Copy each line of the listing where the word "state" can be found.

▶ **Data for the task**:

········

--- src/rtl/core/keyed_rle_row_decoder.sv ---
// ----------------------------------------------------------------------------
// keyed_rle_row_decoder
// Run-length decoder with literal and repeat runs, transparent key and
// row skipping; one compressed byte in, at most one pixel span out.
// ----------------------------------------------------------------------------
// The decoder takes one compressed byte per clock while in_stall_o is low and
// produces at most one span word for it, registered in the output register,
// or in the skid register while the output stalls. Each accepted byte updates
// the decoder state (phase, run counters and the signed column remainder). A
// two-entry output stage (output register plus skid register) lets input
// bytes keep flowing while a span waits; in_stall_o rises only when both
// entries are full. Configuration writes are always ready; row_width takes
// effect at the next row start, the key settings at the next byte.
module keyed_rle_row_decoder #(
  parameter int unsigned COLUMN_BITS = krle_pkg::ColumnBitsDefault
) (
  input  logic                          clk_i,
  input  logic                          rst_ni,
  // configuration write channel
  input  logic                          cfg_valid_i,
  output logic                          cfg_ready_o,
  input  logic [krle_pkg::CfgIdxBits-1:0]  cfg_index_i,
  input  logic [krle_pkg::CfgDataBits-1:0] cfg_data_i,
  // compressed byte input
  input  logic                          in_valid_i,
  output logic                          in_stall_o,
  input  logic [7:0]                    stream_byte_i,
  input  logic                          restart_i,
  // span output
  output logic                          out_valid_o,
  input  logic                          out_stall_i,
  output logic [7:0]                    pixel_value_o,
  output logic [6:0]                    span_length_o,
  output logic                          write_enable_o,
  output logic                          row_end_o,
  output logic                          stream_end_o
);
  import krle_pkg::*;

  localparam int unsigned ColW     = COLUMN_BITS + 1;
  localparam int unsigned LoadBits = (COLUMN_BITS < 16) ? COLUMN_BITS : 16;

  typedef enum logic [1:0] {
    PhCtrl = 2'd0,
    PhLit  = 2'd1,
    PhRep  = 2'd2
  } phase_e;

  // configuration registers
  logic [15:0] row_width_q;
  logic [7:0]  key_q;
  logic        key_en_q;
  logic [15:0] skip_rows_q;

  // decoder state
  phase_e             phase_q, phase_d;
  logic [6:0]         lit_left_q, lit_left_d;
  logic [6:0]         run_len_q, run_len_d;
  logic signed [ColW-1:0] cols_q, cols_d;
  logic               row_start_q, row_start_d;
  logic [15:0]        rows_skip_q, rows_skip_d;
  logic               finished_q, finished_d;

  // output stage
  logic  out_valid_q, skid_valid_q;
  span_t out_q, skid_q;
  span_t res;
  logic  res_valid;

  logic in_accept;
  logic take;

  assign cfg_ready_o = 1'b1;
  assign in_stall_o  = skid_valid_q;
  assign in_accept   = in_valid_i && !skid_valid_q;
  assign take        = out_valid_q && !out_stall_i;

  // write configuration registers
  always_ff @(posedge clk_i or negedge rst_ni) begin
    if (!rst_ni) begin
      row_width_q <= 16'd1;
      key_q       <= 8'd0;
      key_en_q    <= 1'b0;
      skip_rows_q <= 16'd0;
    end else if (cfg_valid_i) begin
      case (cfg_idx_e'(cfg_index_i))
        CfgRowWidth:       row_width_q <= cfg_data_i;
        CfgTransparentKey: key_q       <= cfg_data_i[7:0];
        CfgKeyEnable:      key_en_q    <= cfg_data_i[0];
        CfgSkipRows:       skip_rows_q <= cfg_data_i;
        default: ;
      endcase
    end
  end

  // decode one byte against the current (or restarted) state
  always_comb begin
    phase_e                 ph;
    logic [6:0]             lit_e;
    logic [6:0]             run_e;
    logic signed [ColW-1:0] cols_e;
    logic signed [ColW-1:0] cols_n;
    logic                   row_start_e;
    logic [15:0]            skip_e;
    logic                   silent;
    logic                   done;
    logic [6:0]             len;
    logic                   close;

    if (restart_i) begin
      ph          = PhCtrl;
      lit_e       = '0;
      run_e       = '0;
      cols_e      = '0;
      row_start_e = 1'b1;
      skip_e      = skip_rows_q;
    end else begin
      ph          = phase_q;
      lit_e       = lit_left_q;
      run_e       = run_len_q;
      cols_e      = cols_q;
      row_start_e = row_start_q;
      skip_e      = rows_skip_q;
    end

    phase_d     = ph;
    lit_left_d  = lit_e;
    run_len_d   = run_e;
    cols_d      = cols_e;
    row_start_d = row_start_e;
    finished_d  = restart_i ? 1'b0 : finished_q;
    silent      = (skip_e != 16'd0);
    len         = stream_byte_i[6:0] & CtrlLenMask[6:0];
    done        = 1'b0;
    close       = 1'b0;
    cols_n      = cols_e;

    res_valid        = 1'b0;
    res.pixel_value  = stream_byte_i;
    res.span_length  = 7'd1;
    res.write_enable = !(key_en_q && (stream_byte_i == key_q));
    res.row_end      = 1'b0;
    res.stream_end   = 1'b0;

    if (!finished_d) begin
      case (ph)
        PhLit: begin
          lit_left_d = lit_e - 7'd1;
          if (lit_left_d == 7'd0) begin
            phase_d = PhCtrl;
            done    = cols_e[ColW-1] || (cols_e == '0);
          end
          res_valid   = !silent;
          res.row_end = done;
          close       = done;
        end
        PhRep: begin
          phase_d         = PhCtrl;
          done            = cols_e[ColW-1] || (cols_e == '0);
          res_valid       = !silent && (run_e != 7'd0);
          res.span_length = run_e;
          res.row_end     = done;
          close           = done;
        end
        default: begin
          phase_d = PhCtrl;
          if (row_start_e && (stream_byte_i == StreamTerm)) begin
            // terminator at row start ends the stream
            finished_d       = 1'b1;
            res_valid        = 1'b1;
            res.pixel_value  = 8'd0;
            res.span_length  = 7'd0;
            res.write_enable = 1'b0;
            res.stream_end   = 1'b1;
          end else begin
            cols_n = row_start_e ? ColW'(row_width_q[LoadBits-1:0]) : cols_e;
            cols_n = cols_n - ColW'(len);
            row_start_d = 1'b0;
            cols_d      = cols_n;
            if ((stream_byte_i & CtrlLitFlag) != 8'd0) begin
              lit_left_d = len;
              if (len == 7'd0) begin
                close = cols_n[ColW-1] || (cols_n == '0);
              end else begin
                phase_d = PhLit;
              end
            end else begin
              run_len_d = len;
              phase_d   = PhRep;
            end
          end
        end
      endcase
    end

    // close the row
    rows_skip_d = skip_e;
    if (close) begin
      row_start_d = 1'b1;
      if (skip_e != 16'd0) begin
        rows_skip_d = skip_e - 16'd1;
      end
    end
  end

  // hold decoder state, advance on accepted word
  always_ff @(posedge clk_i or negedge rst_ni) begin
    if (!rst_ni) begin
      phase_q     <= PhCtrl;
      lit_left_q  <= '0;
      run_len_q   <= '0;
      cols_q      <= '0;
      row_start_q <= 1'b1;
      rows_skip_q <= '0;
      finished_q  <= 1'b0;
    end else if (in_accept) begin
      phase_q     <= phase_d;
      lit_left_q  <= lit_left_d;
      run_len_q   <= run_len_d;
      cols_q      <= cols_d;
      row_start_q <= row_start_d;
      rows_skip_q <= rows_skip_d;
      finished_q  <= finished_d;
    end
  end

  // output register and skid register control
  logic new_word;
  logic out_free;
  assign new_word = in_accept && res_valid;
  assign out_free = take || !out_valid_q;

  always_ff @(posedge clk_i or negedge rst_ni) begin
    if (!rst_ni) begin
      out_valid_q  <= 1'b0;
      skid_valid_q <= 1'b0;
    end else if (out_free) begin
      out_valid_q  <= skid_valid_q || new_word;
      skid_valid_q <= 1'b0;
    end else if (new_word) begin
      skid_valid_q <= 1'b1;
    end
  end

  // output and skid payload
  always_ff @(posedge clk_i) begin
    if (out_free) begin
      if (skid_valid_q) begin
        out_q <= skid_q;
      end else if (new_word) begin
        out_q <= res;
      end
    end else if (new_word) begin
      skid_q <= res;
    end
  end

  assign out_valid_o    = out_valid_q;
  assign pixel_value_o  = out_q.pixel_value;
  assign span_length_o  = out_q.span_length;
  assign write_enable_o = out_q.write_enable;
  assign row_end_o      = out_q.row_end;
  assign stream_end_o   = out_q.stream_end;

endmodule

········

▶ **Your response**:
// the decoder state (phase, run counters and the signed column remainder). A
  // decoder state
  // decode one byte against the current (or restarted) state
  // hold decoder state, advance on accepted word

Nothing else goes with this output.